Moraes vota por tornar Malafaia réu por ofensa ao Comando do...

O ministro Alexandre de Moraes, do Supremo Tribunal Federal (STF), votou nesta sexta-feira (6) para que o líder evangélico Silas Malafaia se torne réu pelos crimes de calúnia e injúria que teriam

sido praticados contra os generais de quatro estrelas que compõem o Alto Comando do Exército.  O caso começou a ser julgado nesta sexta (6) pela Primeira Turma do Supremo, em sessão virtual.

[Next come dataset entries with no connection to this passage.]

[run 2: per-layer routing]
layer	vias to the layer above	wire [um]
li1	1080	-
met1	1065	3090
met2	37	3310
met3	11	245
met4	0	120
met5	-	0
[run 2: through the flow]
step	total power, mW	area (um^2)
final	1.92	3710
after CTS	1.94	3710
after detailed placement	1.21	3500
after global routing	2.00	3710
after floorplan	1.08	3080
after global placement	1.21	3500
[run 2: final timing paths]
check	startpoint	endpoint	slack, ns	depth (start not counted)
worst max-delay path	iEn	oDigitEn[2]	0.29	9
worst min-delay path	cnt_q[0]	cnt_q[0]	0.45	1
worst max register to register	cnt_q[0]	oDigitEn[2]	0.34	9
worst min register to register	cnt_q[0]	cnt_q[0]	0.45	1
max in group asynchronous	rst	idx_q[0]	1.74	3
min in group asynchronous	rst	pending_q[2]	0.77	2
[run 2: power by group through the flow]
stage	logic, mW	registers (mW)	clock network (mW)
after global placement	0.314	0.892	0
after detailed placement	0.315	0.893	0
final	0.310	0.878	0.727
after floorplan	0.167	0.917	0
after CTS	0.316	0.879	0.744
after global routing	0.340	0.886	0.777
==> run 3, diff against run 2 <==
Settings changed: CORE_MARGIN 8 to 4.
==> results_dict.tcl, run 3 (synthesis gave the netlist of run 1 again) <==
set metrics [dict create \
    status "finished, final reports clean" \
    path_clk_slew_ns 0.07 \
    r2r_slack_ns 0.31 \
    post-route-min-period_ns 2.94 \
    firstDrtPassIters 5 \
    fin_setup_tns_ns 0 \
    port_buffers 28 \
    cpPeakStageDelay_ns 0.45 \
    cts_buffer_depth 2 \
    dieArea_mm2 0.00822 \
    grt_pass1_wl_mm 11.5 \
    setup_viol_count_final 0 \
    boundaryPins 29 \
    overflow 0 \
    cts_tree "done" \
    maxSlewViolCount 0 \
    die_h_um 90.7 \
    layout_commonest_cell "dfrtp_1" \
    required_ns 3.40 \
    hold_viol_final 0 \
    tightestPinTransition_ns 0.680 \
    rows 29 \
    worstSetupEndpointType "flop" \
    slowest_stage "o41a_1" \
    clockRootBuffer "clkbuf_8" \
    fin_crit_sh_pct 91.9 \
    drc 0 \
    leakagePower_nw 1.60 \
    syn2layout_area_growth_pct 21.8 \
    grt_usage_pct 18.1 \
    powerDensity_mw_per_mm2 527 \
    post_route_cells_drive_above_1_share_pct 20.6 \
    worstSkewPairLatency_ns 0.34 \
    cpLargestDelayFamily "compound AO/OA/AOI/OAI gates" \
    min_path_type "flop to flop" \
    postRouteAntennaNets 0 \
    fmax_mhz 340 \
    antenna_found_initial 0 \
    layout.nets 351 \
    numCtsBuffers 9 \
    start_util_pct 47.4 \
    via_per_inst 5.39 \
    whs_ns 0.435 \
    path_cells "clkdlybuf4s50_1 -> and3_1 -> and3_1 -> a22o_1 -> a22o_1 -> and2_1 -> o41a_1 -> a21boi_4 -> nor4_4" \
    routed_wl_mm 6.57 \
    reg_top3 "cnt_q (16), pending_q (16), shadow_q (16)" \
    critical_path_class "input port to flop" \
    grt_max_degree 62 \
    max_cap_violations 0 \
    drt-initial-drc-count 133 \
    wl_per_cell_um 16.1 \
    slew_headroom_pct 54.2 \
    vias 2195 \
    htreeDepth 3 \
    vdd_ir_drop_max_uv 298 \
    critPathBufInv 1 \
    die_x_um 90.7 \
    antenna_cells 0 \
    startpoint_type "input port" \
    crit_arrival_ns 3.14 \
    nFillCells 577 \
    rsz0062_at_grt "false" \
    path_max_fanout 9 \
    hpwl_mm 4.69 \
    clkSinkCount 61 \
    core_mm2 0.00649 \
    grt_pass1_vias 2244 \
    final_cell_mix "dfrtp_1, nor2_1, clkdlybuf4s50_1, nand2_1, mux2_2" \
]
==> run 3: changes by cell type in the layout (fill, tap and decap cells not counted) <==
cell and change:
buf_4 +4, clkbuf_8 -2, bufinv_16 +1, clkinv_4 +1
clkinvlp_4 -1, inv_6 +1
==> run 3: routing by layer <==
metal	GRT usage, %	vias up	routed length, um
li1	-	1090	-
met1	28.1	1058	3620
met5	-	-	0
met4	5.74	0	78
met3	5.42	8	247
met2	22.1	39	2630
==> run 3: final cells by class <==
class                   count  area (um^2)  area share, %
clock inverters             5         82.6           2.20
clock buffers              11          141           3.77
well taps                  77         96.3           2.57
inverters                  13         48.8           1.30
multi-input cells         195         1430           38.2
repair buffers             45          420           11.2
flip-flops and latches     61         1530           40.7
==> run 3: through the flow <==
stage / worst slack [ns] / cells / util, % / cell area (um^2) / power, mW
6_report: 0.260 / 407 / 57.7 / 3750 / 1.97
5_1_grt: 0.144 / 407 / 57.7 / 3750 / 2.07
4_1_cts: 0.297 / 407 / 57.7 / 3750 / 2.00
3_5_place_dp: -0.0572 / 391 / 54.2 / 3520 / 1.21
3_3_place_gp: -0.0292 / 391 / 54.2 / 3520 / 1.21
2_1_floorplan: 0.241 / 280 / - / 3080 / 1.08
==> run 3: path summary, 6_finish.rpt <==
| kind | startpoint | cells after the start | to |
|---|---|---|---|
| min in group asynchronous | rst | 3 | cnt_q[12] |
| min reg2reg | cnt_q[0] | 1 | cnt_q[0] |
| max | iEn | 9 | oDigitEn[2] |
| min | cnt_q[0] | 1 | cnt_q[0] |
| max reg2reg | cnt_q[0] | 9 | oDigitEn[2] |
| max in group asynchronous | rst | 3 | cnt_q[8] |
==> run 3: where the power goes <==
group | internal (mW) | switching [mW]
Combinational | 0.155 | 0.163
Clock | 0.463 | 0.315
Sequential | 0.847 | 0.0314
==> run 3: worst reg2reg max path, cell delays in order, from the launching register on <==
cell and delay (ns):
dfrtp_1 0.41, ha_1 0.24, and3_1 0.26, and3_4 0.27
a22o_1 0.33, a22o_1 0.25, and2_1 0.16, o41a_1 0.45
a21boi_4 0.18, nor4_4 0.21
File: config.mk
export PLATFORM = sky130hd
export DESIGN_NAME = cache_line_sequencer
export DESIGN_NICKNAME = d
export VERILOG_FILES = /design/src/rtl/cache_line_sequencer_pkg.sv /design/src/rtl/cache_line_sequencer.sv
export SDC_FILE = /design/constraint.sdc
export NUM_CORES = 1
export LEC_CHECK = 0
export ABC_CLOCK_PERIOD_IN_PS = 3500
export CAP_MARGIN = 20
export CELL_PAD_IN_SITES_DETAIL_PLACEMENT = 1
export CELL_PAD_IN_SITES_GLOBAL_PLACEMENT = 1
export CORE_AREA = 2 2 243 245
export DETAILED_ROUTE_END_ITERATION = 16
export DIE_AREA = 0 0 245 247
export PLACE_DENSITY = 0.66
export SLEW_MARGIN = 20
export SYNTH_ARGS = -nofsm -noshare
export SYNTH_HDL_FRONTEND = slang
export SYNTH_SLANG_ARGS = --single-unit
File: constraint.sdc
create_clock -name main_clk -period 3.5 [get_ports main_clk]
set_clock_uncertainty 0.15 [all_clocks]
set_input_delay 0.875 -clock main_clk [delete_from_list [all_inputs] [get_ports main_clk]]
set_output_delay 0.875 -clock main_clk [all_outputs]
set_load 0.01 [all_outputs]
File: src/rtl/cache_line_sequencer_pkg.sv
// Shared types and constants for the cache line miss sequencer.
// Contents: FSM state encoding, cache_data geometry constants.
// No logic; imported by cache_line_sequencer.
package cache_line_sequencer_pkg;

    localparam int SEG_W  = 9;
    localparam int WAY_W  = 2;
    localparam int LINE_W = 128;
    localparam int CNT_W  = 16;

    typedef enum logic [2:0] {
        IDLE,
        PROBE,
        EVAL,
        WB,
        FILL,
        WRITE,
        DONE
    } seq_state_t;

endpackage

File: src/rtl/cache_line_sequencer.sv
// Line-miss sequencer: probe victim, write back if dirty, fetch new line, full-write it into cache_data.
// Latency: miss_req to miss_done = 5 cycles + fill wait (+2 + write-back wait when the victim is dirty).
// Backpressure: mem_req held until mem_ack; a watchdog aborts with miss_err after TIMEOUT unacked cycles.
//
// Ports:
//   main_clk / main_rst_n        clock, async active-low reset
//   miss_*                       miss request from tag logic (level, held until miss_done/miss_err)
//   victim_tag                   tag of the evicted line, latched with the miss
//   busy, cd_own, cd_target_*    cache_data ownership and address
//   cd_do_full_write, cd_raw_in  full-line write into cache_data
//   cd_raw_out, cd_out_dirty     cache_data read data / dirty flag, valid one cycle after address
//   mem_*                        128-bit line bus to the memory controller
//   wb_count                     saturating count of completed write-backs
module cache_line_sequencer
    import cache_line_sequencer_pkg::*;
#(
    parameter int TAG_W   = 16,
    parameter int TIMEOUT = 1023
) (
    input  logic                    main_clk,
    input  logic                    main_rst_n,
    input  logic                    miss_req,
    input  logic [SEG_W-1:0]        miss_segment,
    input  logic [WAY_W-1:0]        miss_way,
    input  logic [TAG_W-1:0]        miss_tag,
    input  logic [TAG_W-1:0]        victim_tag,
    output logic                    miss_done,
    output logic                    miss_err,
    output logic                    busy,
    output logic                    cd_own,
    output logic [SEG_W-1:0]        cd_target_segment,
    output logic [WAY_W-1:0]        cd_target_way,
    output logic                    cd_do_full_write,
    output logic [LINE_W-1:0]       cd_raw_in,
    input  logic [LINE_W-1:0]       cd_raw_out,
    input  logic                    cd_out_dirty,
    output logic                    mem_req,
    output logic                    mem_we,
    output logic [TAG_W+SEG_W-1:0]  mem_addr,
    output logic [LINE_W-1:0]       mem_wdata,
    input  logic [LINE_W-1:0]       mem_rdata,
    input  logic                    mem_ack,
    output logic [CNT_W-1:0]        wb_count
);

    localparam logic [CNT_W-1:0] TMO = CNT_W'(TIMEOUT);

    seq_state_t         state_q, state_d;
    logic [SEG_W-1:0]   seg_q, seg_d;
    logic [WAY_W-1:0]   way_q, way_d;
    logic [TAG_W-1:0]   mtag_q, mtag_d;
    logic [TAG_W-1:0]   vtag_q, vtag_d;
    logic [LINE_W-1:0]  line_q, line_d;
    logic [CNT_W-1:0]   wd_q, wd_d;
    logic [CNT_W-1:0]   wb_count_q, wb_count_d;
    // Set for the first FILL cycle after a write-back so mem_req drops for one cycle.
    logic               gap_q, gap_d;
    logic               wd_fire;

    assign wd_fire           = (TIMEOUT != 0) && (wd_q == TMO);
    assign busy              = (state_q != IDLE);
    assign cd_target_segment = seg_q;
    assign cd_target_way     = way_q;
    assign cd_raw_in         = line_q;
    assign mem_wdata         = line_q;
    assign wb_count          = wb_count_q;

    always_comb begin
        state_d          = state_q;
        seg_d            = seg_q;
        way_d            = way_q;
        mtag_d           = mtag_q;
        vtag_d           = vtag_q;
        line_d           = line_q;
        wd_d             = wd_q;
        wb_count_d       = wb_count_q;
        gap_d            = 1'b0;
        cd_own           = 1'b1;
        cd_do_full_write = 1'b0;
        mem_req          = 1'b0;
        mem_we           = 1'b0;
        mem_addr         = '0;
        miss_done        = 1'b0;
        miss_err         = 1'b0;

        case (state_q)
            IDLE: begin
                cd_own = 1'b0;
                if (miss_req) begin
                    seg_d   = miss_segment;
                    way_d   = miss_way;
                    mtag_d  = miss_tag;
                    vtag_d  = victim_tag;
                    state_d = PROBE;
                end
            end
            PROBE: begin
                state_d = EVAL;
            end
            EVAL: begin
                wd_d = '0;
                if (cd_out_dirty) begin
                    line_d  = cd_raw_out;
                    state_d = WB;
                end else begin
                    state_d = FILL;
                end
            end
            WB: begin
                mem_we   = 1'b1;
                mem_addr = {vtag_q, seg_q};
                if (wd_fire) begin
                    miss_err = 1'b1;
                    state_d  = IDLE;
                end else begin
                    mem_req = 1'b1;
                    if (mem_ack) begin
                        wb_count_d = (wb_count_q == '1) ? wb_count_q : wb_count_q + 1'b1;
                        wd_d       = '0;
                        gap_d      = 1'b1;
                        state_d    = FILL;
                    end else begin
                        wd_d = wd_q + 1'b1;
                    end
                end
            end
            FILL: begin
                mem_addr = {mtag_q, seg_q};
                if (gap_q) begin
                    // Idle bus cycle between write-back and fill; mem_ack is ignored here.
                end else if (wd_fire) begin
                    miss_err = 1'b1;
                    state_d  = IDLE;
                end else begin
                    mem_req = 1'b1;
                    if (mem_ack) begin
                        line_d  = mem_rdata;
                        state_d = WRITE;
                    end else begin
                        wd_d = wd_q + 1'b1;
                    end
                end
            end
            WRITE: begin
                cd_do_full_write = 1'b1;
                state_d          = DONE;
            end
            DONE: begin
                cd_own    = 1'b0;
                miss_done = 1'b1;
                state_d   = IDLE;
            end
            default: begin
                cd_own  = 1'b0;
                state_d = IDLE;
            end
        endcase
    end

    always_ff @(posedge main_clk or negedge main_rst_n) begin
        if (!main_rst_n) begin
            state_q    <= IDLE;
            seg_q      <= '0;
            way_q      <= '0;
            mtag_q     <= '0;
            vtag_q     <= '0;
            line_q     <= '0;
            wd_q       <= '0;
            wb_count_q <= '0;
            gap_q      <= 1'b0;
        end else begin
            state_q    <= state_d;
            seg_q      <= seg_d;
            way_q      <= way_d;
            mtag_q     <= mtag_d;
            vtag_q     <= vtag_d;
            line_q     <= line_d;
            wd_q       <= wd_d;
            wb_count_q <= wb_count_d;
            gap_q      <= gap_d;
        end
    end

endmodule
[src/flat_wrapper.sv]
// flat-port wrapper written by rule: the top's interface ports become plain ports
module spi_slave_frontend_flat import spi_slave_pkg::*;
#(
  parameter int        SYNC_STAGES   = 2,
  parameter int        RX_FIFO_DEPTH = 4,
  parameter spi_byte_t TX_IDLE_BYTE  = SPI_IDLE_BYTE
)
  (clk, rst, bus_SPI_CLK, bus_SPI_MOSI, bus_SPI_SS, bus_rx_ready, bus_tx_data, bus_tx_valid, bus_SPI_MISO, bus_rx_data, bus_rx_valid, bus_tx_ready, bus_frame_active, bus_rx_overflow);
  spi_slave_frontend_if bus_i ();
  input logic clk;
  input logic rst;
  input wire logic [$bits(bus_i.SPI_CLK)-1:0] bus_SPI_CLK;
  input wire logic [$bits(bus_i.SPI_MOSI)-1:0] bus_SPI_MOSI;
  input wire logic [$bits(bus_i.SPI_SS)-1:0] bus_SPI_SS;
  input wire logic [$bits(bus_i.rx_ready)-1:0] bus_rx_ready;
  input wire logic [$bits(bus_i.tx_data)-1:0] bus_tx_data;
  input wire logic [$bits(bus_i.tx_valid)-1:0] bus_tx_valid;
  output wire logic [$bits(bus_i.SPI_MISO)-1:0] bus_SPI_MISO;
  output wire logic [$bits(bus_i.rx_data)-1:0] bus_rx_data;
  output wire logic [$bits(bus_i.rx_valid)-1:0] bus_rx_valid;
  output wire logic [$bits(bus_i.tx_ready)-1:0] bus_tx_ready;
  output wire logic [$bits(bus_i.frame_active)-1:0] bus_frame_active;
  output wire logic [$bits(bus_i.rx_overflow)-1:0] bus_rx_overflow;
  assign bus_i.SPI_CLK = bus_SPI_CLK;
  assign bus_i.SPI_MOSI = bus_SPI_MOSI;
  assign bus_i.SPI_SS = bus_SPI_SS;
  assign bus_i.rx_ready = bus_rx_ready;
  assign bus_i.tx_data = bus_tx_data;
  assign bus_i.tx_valid = bus_tx_valid;
  assign bus_SPI_MISO = bus_i.SPI_MISO;
  assign bus_rx_data = bus_i.rx_data;
  assign bus_rx_valid = bus_i.rx_valid;
  assign bus_tx_ready = bus_i.tx_ready;
  assign bus_frame_active = bus_i.frame_active;
  assign bus_rx_overflow = bus_i.rx_overflow;
  spi_slave_frontend #(.SYNC_STAGES(SYNC_STAGES), .RX_FIFO_DEPTH(RX_FIFO_DEPTH), .TX_IDLE_BYTE(TX_IDLE_BYTE)) u_core (.clk(clk), .rst(rst), .bus(bus_i));
endmodule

Até o momento, somente o relator, Moraes, votou. Os outros três ministros do colegiado - Cristiano Zanin, Flávio Dino e Cármen Lúcia - têm até as 23h59 de 13 de março para votar.  A denúncia contra

Malafaia foi apresentada pela Procuradoria-Geral da República (PGR) após um discurso do líder religioso durante manifestação na Avenida Paulista, em 6 de abril do ano passado.  Na ocasião, a fala de

Malafaia foi motivada pela então recente prisão do general Walter Braga Netto, no âmbito das investigações da trama golpista que pretendeu manter o ex-presidente Jair Bolsonaro ilegalmente no poder. 

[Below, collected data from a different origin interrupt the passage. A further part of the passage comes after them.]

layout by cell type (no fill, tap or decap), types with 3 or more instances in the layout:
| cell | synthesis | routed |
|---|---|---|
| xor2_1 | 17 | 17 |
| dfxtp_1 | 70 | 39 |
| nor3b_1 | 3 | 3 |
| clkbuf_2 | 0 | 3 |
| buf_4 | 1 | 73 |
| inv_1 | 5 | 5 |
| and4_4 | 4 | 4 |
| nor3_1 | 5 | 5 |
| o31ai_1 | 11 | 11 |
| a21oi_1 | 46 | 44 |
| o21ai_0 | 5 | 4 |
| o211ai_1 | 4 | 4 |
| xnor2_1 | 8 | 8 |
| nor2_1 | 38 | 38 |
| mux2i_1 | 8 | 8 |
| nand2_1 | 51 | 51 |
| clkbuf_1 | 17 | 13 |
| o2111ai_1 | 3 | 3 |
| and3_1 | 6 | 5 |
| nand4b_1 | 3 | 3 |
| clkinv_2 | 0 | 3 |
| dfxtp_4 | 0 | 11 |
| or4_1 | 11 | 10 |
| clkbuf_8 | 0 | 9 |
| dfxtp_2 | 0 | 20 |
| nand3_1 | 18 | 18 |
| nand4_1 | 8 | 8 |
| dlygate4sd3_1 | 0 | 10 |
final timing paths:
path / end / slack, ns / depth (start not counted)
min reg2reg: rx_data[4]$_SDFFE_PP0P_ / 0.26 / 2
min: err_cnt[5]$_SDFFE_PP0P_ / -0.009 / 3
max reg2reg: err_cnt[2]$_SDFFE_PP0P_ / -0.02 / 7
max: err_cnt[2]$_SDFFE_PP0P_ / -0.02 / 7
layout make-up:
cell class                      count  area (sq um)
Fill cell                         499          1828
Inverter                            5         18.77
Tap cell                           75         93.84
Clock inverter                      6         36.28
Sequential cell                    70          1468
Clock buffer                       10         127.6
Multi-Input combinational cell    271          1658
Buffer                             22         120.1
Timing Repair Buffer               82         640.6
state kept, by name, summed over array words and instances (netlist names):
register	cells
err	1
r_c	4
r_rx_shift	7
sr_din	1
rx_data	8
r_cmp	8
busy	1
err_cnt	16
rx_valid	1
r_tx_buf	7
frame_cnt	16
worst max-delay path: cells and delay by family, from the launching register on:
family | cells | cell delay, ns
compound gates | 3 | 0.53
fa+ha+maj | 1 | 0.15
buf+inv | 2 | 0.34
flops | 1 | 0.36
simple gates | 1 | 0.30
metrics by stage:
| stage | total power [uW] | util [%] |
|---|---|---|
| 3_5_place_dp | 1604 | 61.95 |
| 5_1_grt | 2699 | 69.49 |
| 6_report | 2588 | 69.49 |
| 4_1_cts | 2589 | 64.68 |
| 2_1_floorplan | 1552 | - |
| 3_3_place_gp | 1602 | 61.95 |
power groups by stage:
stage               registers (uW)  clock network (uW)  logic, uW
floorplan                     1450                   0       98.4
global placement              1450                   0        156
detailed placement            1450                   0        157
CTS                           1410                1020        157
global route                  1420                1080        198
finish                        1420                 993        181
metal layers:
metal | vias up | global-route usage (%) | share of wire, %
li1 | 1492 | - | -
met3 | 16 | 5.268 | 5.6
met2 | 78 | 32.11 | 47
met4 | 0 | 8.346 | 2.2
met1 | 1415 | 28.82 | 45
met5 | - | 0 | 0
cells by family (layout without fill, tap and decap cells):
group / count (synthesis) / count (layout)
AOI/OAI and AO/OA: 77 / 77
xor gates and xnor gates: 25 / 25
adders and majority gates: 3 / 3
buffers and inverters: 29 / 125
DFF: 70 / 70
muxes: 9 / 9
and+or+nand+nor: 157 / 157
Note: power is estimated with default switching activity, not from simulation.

“Cadê esses generais de quatro estrelas, do Alto Comando do Exército? Cambada de frouxos, cambada de covardes”, disse o líder religioso à época, em cima de um carro de som.

Ele estava cobrando providências dos militares em resposta à prisão de Braga Netto, que foi candidato a vice na chapa de Bolsonaro em 2022. “Cambada de omissos.

Vocês não honram a farda que vestem”, acrescentou Malafaia.  Um vídeo com a fala foi depois publicada pelo pastor evangélico em suas redes sociais e, segundo a PGR, alcançou mais de 300 mil

visualizações. A legenda da publicação dizia: “Minha fala contra os generais covardes do alto comando, não contra o glorioso Exército Brasileiro”.  Para a PGR, Malafaia incorreu no crime de calúnia

ao tê-los chamado de covardes, uma vez que covardia é crime previsto no Código Penal Militar. No caso da injúria, a denúncia acusa o pastor de querer deliberadamente ofender os militares.